Ecuadorian journalist and LGBTQ activist

Óscar Ugarte Ordóñez (b. 1955/1956) is an Ecuadorian journalist, LGBTQ activist, and documentary director. He was one of the first public figures in Ecuador to come out, and among the first openly LGBTQ people to run for elected office in the country.

He has been involved with LGBTQ organizations such as Famivida, Fundación Ecuatoriana Equidad and Ecuador Diverso, an organization he presided over. He was also president of the Association of Ecological and Tourism Journalists (Asopet), which he founded in 1999.

== Career ==
He studied journalism at the National University of La Plata in Argentina.

On television, he worked at TC Televisión alongside personalities like Fausto Valdiviezo. In the 1990s, he hosted a TV show whose celebrity section launched the television career of host Mariela Viteri. He later hosted Viva la Tierra on Mundovisión and produced environmental reports for the news program El Noticiero.

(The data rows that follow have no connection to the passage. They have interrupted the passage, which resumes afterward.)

<file path="config.mk">
export PLATFORM = sky130hd
export DESIGN_NAME = mult_arbiter
export DESIGN_NICKNAME = d
export VERILOG_FILES = /design/src/rtl/mult_arbiter.sv
export SDC_FILE = /design/constraint.sdc
export NUM_CORES = 1
export LEC_CHECK = 0
export ABC_AREA = 0
export CAP_MARGIN = 30
export CORE_MARGIN = 8
export CORE_UTILIZATION = 40
export CTS_BUF_LIST = sky130_fd_sc_hd__clkbuf_4 sky130_fd_sc_hd__clkbuf_8
export DETAILED_ROUTE_END_ITERATION = 7
export HOLD_SLACK_MARGIN = 0.02
export PLACE_DENSITY_LB_ADDON = 0.3
export SLEW_MARGIN = 20
export SYNTH_ARGS = -nofsm -noshare
export SYNTH_HDL_FRONTEND = slang
export SYNTH_SLANG_ARGS = --single-unit
</file>
<file path="constraint.sdc">
create_clock -name clk -period 11.21 [get_ports clk]
set_input_delay 1.6815 -clock clk [delete_from_list [all_inputs] [get_ports clk]]
set_output_delay 1.6815 -clock clk [all_outputs]
set_load 0.05 [all_outputs]
</file>
<file path="src/rtl/mult_arbiter.sv">
// mult_arbiter: four requesters share one 8x8 Wallace-tree multiplier through a
// two-stage valid/ready pipeline. Arbitration is round-robin or fixed priority.

// 3:2 carry-save compressor over 16-bit rows; carries out of bit 15 are
// dropped because the final product always fits in 16 bits.
module csa16 (
    input  logic [15:0] x,
    input  logic [15:0] y,
    input  logic [15:0] z,
    output logic [15:0] sum,
    output logic [15:0] carry
);
    assign sum   = x ^ y ^ z;
    assign carry = {(x[14:0] & y[14:0]) | (x[14:0] & z[14:0]) | (y[14:0] & z[14:0]), 1'b0};
endmodule

// Gate-level 8x8 unsigned Wallace multiplier: AND-array partial products,
// four carry-save layers (8 -> 6 -> 4 -> 3 -> 2 rows), ripple-carry final add.
module wallace_multiplier (
    input  logic [7:0]  a,
    input  logic [7:0]  b,
    output logic [15:0] p
);
    logic [15:0] pp [8];
    logic [15:0] s0, c0, s1, c1, s2, c2, s3, c3, s4, c4, s5, c5;
    logic [15:0] cy;

    genvar i;
    generate
        for (i = 0; i < 8; i++) begin : g_pp
            assign pp[i] = {8'b0, a & {8{b[i]}}} << i;
        end
    endgenerate

    // layer 1
    csa16 u_l1a (.x(pp[0]), .y(pp[1]), .z(pp[2]), .sum(s0), .carry(c0));
    csa16 u_l1b (.x(pp[3]), .y(pp[4]), .z(pp[5]), .sum(s1), .carry(c1));
    // layer 2
    csa16 u_l2a (.x(s0), .y(c0), .z(s1), .sum(s2), .carry(c2));
    csa16 u_l2b (.x(c1), .y(pp[6]), .z(pp[7]), .sum(s3), .carry(c3));
    // layer 3
    csa16 u_l3 (.x(s2), .y(c2), .z(s3), .sum(s4), .carry(c4));
    // layer 4
    csa16 u_l4 (.x(s4), .y(c4), .z(c3), .sum(s5), .carry(c5));

    // final carry-propagate adder
    assign cy[0] = 1'b0;
    generate
        for (i = 0; i < 16; i++) begin : g_rca
            assign p[i] = s5[i] ^ c5[i] ^ cy[i];
            if (i < 15) begin : g_cy
                assign cy[i+1] = (s5[i] & c5[i]) | (cy[i] & (s5[i] ^ c5[i]));
            end
        end
    endgenerate
endmodule

// Top: arbiter + stage 1 (operands) + shared multiplier + stage 2 (result).
module mult_arbiter #(
    parameter bit RR_EN = 1'b1
) (
    input  logic        clk,
    input  logic        rst_n,
    input  logic [3:0]  req_valid,
    input  logic [31:0] req_a,
    input  logic [31:0] req_b,
    output logic [3:0]  req_ready,
    output logic        rsp_valid,
    input  logic        rsp_ready,
    output logic [15:0] rsp_product,
    output logic [1:0]  rsp_id,
    output logic [1:0]  inflight
);
    logic        s1_valid;
    logic [7:0]  op_a;
    logic [7:0]  op_b;
    logic [1:0]  s1_id;
    logic [1:0]  rr_ptr;
    logic [15:0] product;
    logic        adv1;
    logic        adv2;
    logic [3:0]  grant;
    logic [1:0]  grant_id;
    logic        grant_any;
    logic [1:0]  idx;

    // A stage may advance when it is empty or the stage after it advances.
    assign adv2 = !rsp_valid | rsp_ready;
    assign adv1 = !s1_valid | adv2;

    // Arbitration: search from rr_ptr (round-robin) or from 0 (fixed priority).
    always_comb begin
        // NOTE: every output gets a default first so no path leaves it unassigned (no latch).
        grant_any = 1'b0;
        grant_id  = 2'd0;
        idx       = 2'd0;
        for (int k = 0; k < 4; k++) begin
            idx = RR_EN ? rr_ptr + 2'(k) : 2'(k);
            if (!grant_any && req_valid[idx]) begin
                grant_any = 1'b1;
                grant_id  = idx;
            end
        end
        grant = grant_any ? (4'b0001 << grant_id) : 4'b0000;
    end

    // Readiness is suppressed during reset so nothing is accepted while held.
    assign req_ready = (rst_n && adv1) ? grant : 4'b0000;

    // Stage 1: capture the granted operands and advance the round-robin pointer.
    always_ff @(posedge clk or negedge rst_n) begin
        if (!rst_n) begin
            // NOTE: non-blocking assignments keep every register sampling pre-edge values.
            s1_valid <= 1'b0;
            op_a     <= 8'd0;
            op_b     <= 8'd0;
            s1_id    <= 2'd0;
            rr_ptr   <= 2'd0;
        end else if (adv1) begin
            s1_valid <= grant_any;
            if (grant_any) begin
                op_a   <= req_a[8*grant_id +: 8];
                op_b   <= req_b[8*grant_id +: 8];
                s1_id  <= grant_id;
                rr_ptr <= grant_id + 2'd1;
            end
        end
    end

    wallace_multiplier u_mul (
        .a (op_a),
        .b (op_b),
        .p (product)
    );

    // Stage 2: register the product; held stable while the consumer stalls.
    always_ff @(posedge clk or negedge rst_n) begin
        if (!rst_n) begin
            rsp_valid   <= 1'b0;
            rsp_product <= 16'd0;
            rsp_id      <= 2'd0;
        end else if (adv2) begin
            rsp_valid   <= s1_valid;
            rsp_product <= product;
            rsp_id      <= s1_id;
        end
    end

    assign inflight = {1'b0, s1_valid} + {1'b0, rsp_valid};
endmodule
</file>
# Yosys cells after proc, flatten, opt, wreduce, memory -nomap -nowiden
# Index checks and enable logic that the tools add are counted.
[word_totals]
ff_bits = 40
inputBits = 71
out_inout_bits = 25
word_cells = 169
[op_classes]
addsub = 5
n_lt_le_gt_ge = 4
shift = 3
mux = 18
bitwise = 121
n_reduce_logical = 10
[ops]
columns = ["op", "n"]
rows = [
  ["$and A15 B15 Y15", 10],
  ["$or A15 B15 Y15", 8],
  ["$xor A16 B16 Y16", 5],
  ["$and A8 B8 Y8", 8],
  ["$shiftx A32 B6 Y8", 2],
  ["$xor A1 B1 Y1", 29],
  ["$and A1 B1 Y1", 27],
  ["$xor A16 B10 Y16", 1],
  ["$xor A16 B11 Y16", 1],
  ["$xor A16 B13 Y16", 1],
  ["$xor A16 B15 Y16", 1],
  ["$and A14 B15 Y15", 1],
  ["$and A15 B14 Y15", 1],
  ["$or A1 B1 Y1", 15],
  ["$xor A14 B14 Y14", 1],
  ["$and A11 B13 Y13", 1],
  ["$and A12 B13 Y13", 1],
  ["$or A12 B13 Y13", 1],
  ["$or A13 B13 Y13", 1],
  ["$and A11 B12 Y12", 1],
  ["$lt A2 B3 Y1 const B", 4],
  ["$xor A11 B12 Y12", 1],
  ["$and A8 B10 Y10", 1],
  ["$and A9 B10 Y10", 1],
  ["other kinds (15)", 38],
]

# Depth between registers and ports, before layout
# Gate-level depths: netlist of the first run.
[logic_depth]
ltp_word = 41
mapped_depth = 24
depth_no_buf = 23

# By module
# From an unflattened synthesis of the first run, not the netlist that was laid out.
[unflattened]
cells_unflattened = 404
hier_area_um2 = 4869.7
[by_module_without_submodules]
columns = ["module", "instances", "cells_per_inst", "area_each_um2", "seq_area_each_um2"]
rows = [
  ["mult_arbiter", 1, 210, 2118.3, 1001.0],
  ["csa16", 6, 18, 335.3, 0.0],
  ["wallace_multiplier", 1, 86, 739.5, 0.0],
]

# Least setup slack after synthesis of the first run
# OpenSTA, ideal clock, no wires.
[synth_timing]
path_type = "flip-flop to flip-flop"
start = "register op_b[3]"
end = "register rsp_product[15]"
setup_ps = 83
arrival_ps = 5896
required_ps = 11127
path_slack_ps = 5231
stages_incl_launch_ff = 25
n_path_buf = 1
period_less_slack_ps = 5979
path_cell_list = "dfrtp_1 clkbuf_1 and2_1 fa_1 inv_1 fa_1 inv_1 fa_1 ha_1 ha_1 inv_1 fa_1 fa_1 fa_1 inv_1 fa_1 fa_1 fa_1 inv_1 fa_1 inv_1 fa_1 fa_1 xnor2_1 o21ai_0"
[synth_between]
elab_chain_cells = 34
elab_cells_between_ends = 79
classes_between = "bitwise: 79"
[synth_rtl]
columns = ["element", "line", "source"]
rows = [
  ["start: declaration", "76", "logic [7:0] op_b;"],
  ["start signal: assignment", "123", "op_b <= req_b[8*grant_id +: 8];"],
  ["$and A8 B8 Y8 *", "31", "assign pp[i] = {8'b0, a & {8{b[i]}}} << i;"],
  ["$xor A11 B12 Y12", "13", "assign sum = x ^ y ^ z;"],
  ["$xor A16 B13 Y16", "13", ""],
  ["$xor A16 B16 Y16 / $and A15 B15 Y15 (equally long branches)", "13, 14", ""],
  ["$xor A16 B16 Y16 / $or A15 B15 Y15 (equally long branches) (2 in series)", "13, 14", ""],
  ["$xor A16 B16 Y16 (2 in series)", "13", ""],
  ["$xor A1 B1 Y1 / $xor A16 B16 Y16 (equally long branches)", "52, 13", ""],
  ["$and A1 B1 Y1 / $xor A16 B16 Y16 (equally long branches)", "52, 13", ""],
  ["(+16 left out)", "--", ""],
  ["$or A1 B1 Y1", "52", "assign cy[i+1] = (s5[i] & c5[i]) | (cy[i] & (s5[i] ^ c5[i]));"],
  ["$and A1 B1 Y1", "52", ""],
  ["$or A1 B1 Y1", "52", ""],
  ["$and A1 B1 Y1", "52", ""],
  ["$or A1 B1 Y1 *", "52", ""],
  ["$and A1 B1 Y1 *", "52", ""],
  ["$or A1 B1 Y1 *", "52", ""],
  ["$xor A1 B1 Y1 *", "50", "assign p[i] = s5[i] ^ c5[i] ^ cy[i];"],
  ["end signal: assignment", "144", "rsp_product <= product;"],
  ["end: declaration", "70", "output logic [15:0] rsp_product,"],
]
# Mark *: on every way between the ends. The rest lies on a longest branch, timed or not.
# A chain may end at the register's enable or synchronous reset.

# Worst setup path in the final report of the first run
[layout_timing]
start = "input req_valid[0]"
end = "output req_ready[0]"
[layout_between]
elab_chain_cells = 15
elab_cells_between_ends = 25
classes_between = "shift: 1; mux: 18; reduce/logical: 6"
[layout_rtl]
columns = ["element", "line", "source"]
rows = [
  ["start: declaration", "64", "input logic [3:0] req_valid,"],
  ["$bmux W1 S2", "99", "if (!grant_any && req_valid[idx]) begin"],
  ["$mux W1 (implied by the code)", "99", ""],
  ["$mux W1", "99", ""],
  ["$logic_not A1 Y1", "99", ""],
  ["$logic_and A1 B1 Y1", "99", ""],
  ["$mux W1", "99", ""],
  ["$logic_not A1 Y1", "99", ""],
  ["$logic_and A1 B1 Y1", "99", ""],
  ["$mux W1", "99", ""],
  ["$logic_not A1 Y1", "99", ""],
  ["$logic_and A1 B1 Y1", "99", ""],
  ["$mux W2", "99", ""],
  ["$shl A1 B2 Y4", "104", "grant = grant_any ? (4'b0001 << grant_id) : 4'b0000;"],
  ["$mux W4 *", "104", ""],
  ["$mux W4 *", "108", "assign req_ready = (rst_n && adv1) ? grant : 4'b0000;"],
  ["end: declaration", "67", "output logic [3:0] req_ready,"],
]
# Mark *: on every way between the ends. The rest lies on a longest branch, timed or not. The select of a mux whose other input is x is not followed.

==> impl_metrics.tcl, run 1 <==
set metrics [dict create \
    fill_cells 890 \
    grt_overflow_total 0 \
    coreArea_mm2 0.00928 \
    crit_chain "clkdlybuf4s50_1 > mux2i_1 > nor2_1 > nor3_4 > buf_4 > inv_1 > ha_1 > and3_1 > clkdlybuf4s50_1" \
    drc 0 \
    cts_tree "yes" \
    startpoint "req_valid[0]" \
    vias 2835 \
    drt-initial-drc-count 142 \
    crit_end "req_ready[0]" \
    grt_first_pass_wirelength_um 15200 \
    cp_max_fo 30 \
    syn2layout_area_growth_pct 28.0 \
    avgSynthCellArea_um2 9.92 \
    cp_slowest_stage_delay_ns 0.70 \
    std_cell_rows 35 \
    worstSetupPathType "input pin to output port" \
    die_x_um 114 \
    yosysSeqAreaShare 0.261 \
    hold_buffers 0 \
    gp_congestion 0.812 \
    placed_area_mm2 0.00483 \
    routedWlPerCell_um 14.5 \
    die_area_mm2 0.0130 \
    syn-num-nets 526 \
    hp-class "flop to flop" \
    ioPinCount 96 \
    end_kind "output port" \
    ant_nets 0 \
    antenna_found_initial 0 \
    grt_pass1_vias 3188 \
    start_util 0.413 \
    diodes 0 \
    dp_cells 595 \
    cts_root_buf "clkbuf_8" \
    place_hpwl_um 7210 \
    nets 612 \
    r2r-end "rsp_product[15]" \
    cts.sinks 40 \
    ys_warn_count 0 \
    rrSetupSlack_ns 5.01 \
    reg2regPathDepth 22 \
    rsz0062_at_grt "false" \
    p_leak_nw 2.31 \
    drive_above_1_share 0.0571 \
    skew_ns 0.00550 \
    outcome "finished clean" \
    hold_violations 0 \
    drt_first_pass_iters 4 \
    drt-total-wl_um 8760 \
    path_clk_slew_ns 0.08 \
    finalCriticalPeriod_ns 6.25 \
    finalSetupViolCount 0 \
    cts.repair_timing.setup_buffer_count 0 \
    reg2reg_from "op_a[4]" \
    die_h_um 114 \
    timing_worst_slew_pin_value_ns 0.788 \
    power.density_mw_per_mm2 260 \
    required_ns 9.53 \
    maxSlewHeadroom 0.475 \
    portBuffers 95 \
    drv_cap 0 \
    grt_usage 0.144 \
    cpMostUsedCell "clkdlybuf4s50_1" \
    fmax_ghz 0.160 \
    netlist_instances 387 \
    ctsResizeCount 0 \
    cts_buffer_depth 2 \
    clock_latency_ns 0.29 \
    cts_buffers 5 \
    grt_max_degree 45 \
    period_share 0.557 \
    fin_setup_tns_ns 0 \
    ir_drop_mv 0.0978 \
    yosys.cell_types.count 30 \
    via_per_inst 4.71 \
    fin_cells 602 \
    final_area_mm2 0.00491 \
    report.final.slew_viol_count 0 \
    synth_area_mm2 0.00384 \
    cp-start-kind "input pin" \
    ys_seq_elements 40 \
    crit_path_top_delay_cell "clkdlybuf4s50_1" \
    crit_arrival_ns 4.57 \
    ctsHtreeMaxLevel 2 \
]
## sequential cells by signal, summed over array words and instances (netlist names)
name	count
s1_valid	1
rsp_product	16
op_b	8
rsp_valid	1
rr_ptr	2
op_a	8
rsp_id	2
s1_id	2
## synth_stat cells, drive strengths merged
master / instances / share of area
o221ai: 16 / 0.053
nor4: 1 / 0.0016
nand3: 1 / 0.0013
nor2b: 1 / 0.0016
and2: 36 / 0.059
buf: 9 / 0.027
o21ai: 3 / 0.0039
nand2: 91 / 0.092
and3: 4 / 0.0065
fa: 47 / 0.25
inv: 49 / 0.048
nor2: 7 / 0.0068
a21oi: 9 / 0.013
o21a: 1 / 0.0020
clkinv: 1 / 0.0013
nand2b: 4 / 0.0065
ha: 21 / 0.068
xnor2: 1 / 0.0023
dfrtp: 40 / 0.26
mux2i: 33 / 0.086
nor3: 1 / 0.0026
clkbuf: 10 / 0.0098
o22a: 1 / 0.0026
## worst max-delay path, delay by kind of cell
family	cells	cell delay, ns
buffers and inverters	4	1.83
and+or+nand+nor	3	0.66
adders and majority gates	1	0.23
muxes	1	0.16
## through the flow
| step | setup WS, ns | total power, mW | hold WS (ns) | utilization |
|---|---|---|---|---|
| 4_1_cts | 4.95 | 1.30 | 0.474 | 0.529 |
| 6_report | 4.96 | 1.28 | 0.465 | 0.529 |
| 3_5_place_dp | 4.95 | 1.20 | 0.456 | 0.521 |
| 5_1_grt | 4.66 | 1.47 | 0.499 | 0.529 |
| 3_3_place_gp | 5.03 | 1.17 | 0.449 | 0.521 |
| 2_1_floorplan | 5.23 | 0.978 | 0.446 | - |
## worst min path at each step
stage	startpoint	end	slack (ns)	cells past startpoint
after floorplan	s1_id[0]	rsp_id[0]	0.45	2
after global placement	rsp_product[4]	rsp_product[4]	0.45	2
after detailed placement	rsp_product[5]	rsp_product[5]	0.46	2
after CTS	rsp_product[5]	rsp_product[5]	0.47	2
after global routing	rsp_product[9]	rsp_product[9]	0.50	2
final	rsp_product[4]	rsp_product[4]	0.47	2
## cell usage in the layout, fill, tap and decap left out
cell,synthesis,final
inv_1,49,49
clkinv_2,1,2
o221ai_1,6,6
xnor2_1,1,1
a21oi_1,8,8
mux2i_1,33,33
clkinvlp_4,0,1
fa_1,47,47
nor2_1,7,7
buf_4,0,3
ha_1,21,21
a21oi_2,1,1
o21a_1,1,1
nor3_4,0,1
dfrtp_1,40,40
nand2_4,1,1
o22a_2,1,1
nor2b_1,1,1
nor4_1,1,1
and3_1,4,4
o21ai_0,3,3
nand2_1,89,89
and2_1,36,36
clkbuf_8,0,5
nand3_1,1,1
o221ai_2,10,10
nand2_2,1,1
nand2b_1,4,4
clkdlybuf4s50_1,0,94
buf_2,3,1
## power by group
part,switching [mW],leakage (nW),internal [mW],total [mW]
combinational,0.521,1.79,0.388,0.909
sequential,0.0725,0.485,0.202,0.275
clock,0.0514,0.0400,0.0422,0.0936
## final cells by class
type / count / area [um2] / area share
Multi-Input combinational cell: 278 / 2510 / 0.511
Sequential cell: 40 / 1000 / 0.204
Timing Repair Buffer: 98 / 968 / 0.197
Inverter: 50 / 189 / 0.0384
Tap cell: 129 / 161 / 0.0328
Clock buffer: 5 / 68.8 / 0.0140
Clock inverter: 2 / 12.5 / 0.00255
## kinds of logic (layout without fill, tap and decap cells)
group | count (synthesis) | in the layout | share of synthesized area
AO/OA/AOI/OAI | 30 | 30 | 0.0740
flip-flops | 40 | 40 | 0.261
buffers and inverters | 69 | 155 | 0.0860
AND/OR/NAND/NOR | 146 | 146 | 0.177
adder cells (fa/ha/maj) | 68 | 68 | 0.314
multiplexers | 33 | 33 | 0.0861
XOR/XNOR | 1 | 1 | 0.00228
## metal layers
metal	routed length [um]	track usage
met5	0	0
met4	121	0.0382
met3	576	0.0370
met2	4150	0.232
met1	3910	0.187
No activity file was read; power rests on OpenSTA's default activity.
==> run 2, diff against run 1 <==
clock period = 6.5 ns   (was 11.21 ns; I/O delays follow)
==> impl_metrics.tcl, run 2 (synthesis results as in run 1) <==
set metrics [dict create \
    drt-total-wl_um 8910 \
    finalCriticalPeriod_ns 6.15 \
    drc 0 \
    crit_family "adder cells" \
    final_common_cell "clkdlybuf4s50_1" \
    drv_cap 0 \
    cts.sinks 40 \
    critPathBufInv 6 \
    coreArea_mm2 0.00928 \
    rsz0062_at_grt "false" \
    hp-class "flop to flop" \
    report.final.slew_viol_count 0 \
    ir_drop_mv 0.171 \
    skew_ns 0.00524 \
    cts_buffers 5 \
    r2r-end "rsp_product[15]" \
    drt_first_pass_iters 4 \
    cp-start-kind "flop" \
    reg2reg_from "op_b[3]" \
    reg2regPathDepth 23 \
    grt_first_pass_wirelength_um 15000 \
    worstHoldPathCells 2 \
    cts_tree "yes" \
    std_cell_rows 35 \
    outcome "finished clean" \
    fmax_ghz 0.163 \
    start_util 0.413 \
    antenna_found_initial 0 \
    die_h_um 114 \
    vias 2889 \
    worstSetupPathType "flop to flop" \
    cts_buffer_depth 2 \
    dp_cells 600 \
    min_to "rsp_product[3]" \
    ant_nets 0 \
    die_x_um 114 \
    finalSetupViolCount 0 \
    ctsHtreeMaxLevel 2 \
    end_kind "flop" \
    top_register "rsp_product" \
    crit_arrival_ns 6.37 \
    syn2layout_area_growth_pct 30.1 \
    p_leak_nw 2.35 \
    fin_cells 608 \
    grt_usage 0.143 \
    required_ns 6.73 \
    cp_slowest_stage_delay_ns 0.53 \
    drt-initial-drc-count 116 \
    crit_path_top_delay_cell "fa_1" \
    period_share 0.946 \
    nets 617 \
    place_hpwl_um 7350 \
    cpMostUsedCell "fa_1" \
    grt_pass1_vias 3181 \
    drive_above_1_share 0.0731 \
    largest_reg_flops 16 \
    via_per_inst 4.75 \
    clock_latency_ns 0.30 \
    fin_setup_tns_ns 0 \
    hold_violations 0 \
    power.density_mw_per_mm2 457 \
    grt_max_degree 45 \
    min_from "rsp_product[3]" \
    ioPinCount 96 \
    cp_max_fo 9 \
    cts_root_buf "clkbuf_8" \
    top_regs "rsp_product (16), op_a (8), op_b (8)" \
    diodes 0 \
    hold_buffers 0 \
    timing_worst_slew_pin_value_ns 0.802 \
    portBuffers 95 \
    maxSlewHeadroom 0.465 \
    die_area_mm2 0.0130 \
    gp_congestion 0.832 \
    path_clk_slew_ns 0.09 \
    rrSetupSlack_ns 0.35 \
    routedWlPerCell_um 14.7 \
    grt_overflow_total 0 \
    crit_chain "and2_1 > fa_1 > inv_1 > fa_1 > inv_1 > fa_1 > ha_1 > ha_1 > inv_1 > fa_1 > fa_1 > fa_1 > inv_1 > fa_1 > fa_1 > fa_1 > inv_1 > fa_1 > inv_1 > fa_1 > fa_1 > xnor2_1 > o21ai_0" \
    layout_common_cells "clkdlybuf4s50_1 (94), nand2_1 (89), inv_1 (49)" \
]
[run 2: cell types whose count changed in the layout (fill, tap and decap cells not counted), sizes merged]
| cell | change |
|---|---|
| buf | +5 |
| bufinv | +1 |
| clkbuf | +1 |
| clkinvlp | -1 |
[run 2: area by class of cell]
| cell class | instances | area [um2] |
|---|---|---|
| fill | 907 | 4290 |
| multi-input combinational | 278 | 2510 |
| timing repair buffer | 103 | 1010 |
| sequential | 40 | 1000 |
| inverter | 50 | 189 |
| tap | 129 | 161 |
| clock buffer | 6 | 82.6 |
| clock inverter | 2 | 38.8 |
[run 2: routing by layer]
layer	wire length (um)	up-vias	global-route usage
met5	0	-	0
met4	82	0	0.0346
met3	514	6	0.0322
met2	4280	94	0.241
met1	4030	1381	0.182
li1	-	1408	-
[run 2: worst max path at each step]
stage / endpoint / startpoint / slack (ns) / cells past startpoint
after global placement: rsp_product[15] / op_b[3] / 0.39 / 23
after global routing: rsp_product[15] / op_a[4] / 0.002 / 22
after floorplan: rsp_product[15] / op_b[3] / 0.52 / 24
after detailed placement: rsp_product[15] / op_b[3] / 0.27 / 23
after CTS: rsp_product[15] / op_b[3] / 0.25 / 23
final: rsp_product[15] / op_b[3] / 0.35 / 23
[run 2: timing repair]
item / CTS / global route
resized for setup: 0 / 2
buffers inserted: 0 / 0
setup endpoints to repair: 0 / 1
[run 2: tightest hold or removal path: stages, from the launching register on]
cell,delay [ns]
dfrtp_1,0.35
nand2_1,0.05
nand2_1,0.04
[run 2: through the flow]
stage | worst slack (ns) | hold WS (ns) | utilization | area, um2 | total power, mW
floorplan | 0.521 | 0.446 | - | 3840 | 1.69
global placement | 0.388 | 0.451 | 0.525 | 4870 | 2.05
detailed placement | 0.269 | 0.458 | 0.525 | 4870 | 2.09
CTS | 0.252 | 0.477 | 0.538 | 4990 | 2.32
global route | 0.00242 | 0.494 | 0.538 | 4990 | 2.58
finish | 0.352 | 0.468 | 0.538 | 4990 | 2.28
[run 2: power by group]
part	switching (mW)	internal, mW	leakage [nW]
Sequential	0.102	0.350	0.483
Clock	0.0974	0.126	0.0614
Combinational	0.926	0.680	1.81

Ugarte came out publicly in 2001 and has since been active in LGBTQ rights advocacy.

In 2006, as part of Famivida, he organized the arts festival "Art and Diversity" to commemorate International LGBT Pride Day, considered a precursor to the Guayaquil LGBT Pride March. Due to previous permit denials by the city of Guayaquil, Ugarte organized the festival without official authorization, anticipating that with elections approaching, authorities would avoid controversy. He also helped organize the first Guayaquil LGBT Pride March in 2009.

In the 2007 Ecuadorian Constituent Assembly elections, he ran as a candidate from Guayas province for the Social Constituent Front. These elections were the first in which openly LGBTQ people ran for public office. Other candidates included activists Mabell García, Any Argudo, Elizabeth Vásquez, Francisco Guayasamín, and Thalía Álvarez. Ugarte ran as a representative of the LGBTQ community, advocating for the legalization of civil unions for same-sex couples, though not same-sex marriage.

In 2011, he received the Pride and Diversity Award, presented by LGBTQ members in Guayaquil. He also temporarily held a seat in the Guayaquil Municipal Council.

As a documentary director, his short films focus on ecology. He has also directed LGBTQ-themed documentaries, including the short Diversos y visibles, screened at the 2012 El Lugar Sin Límites International LGBT Film Festival.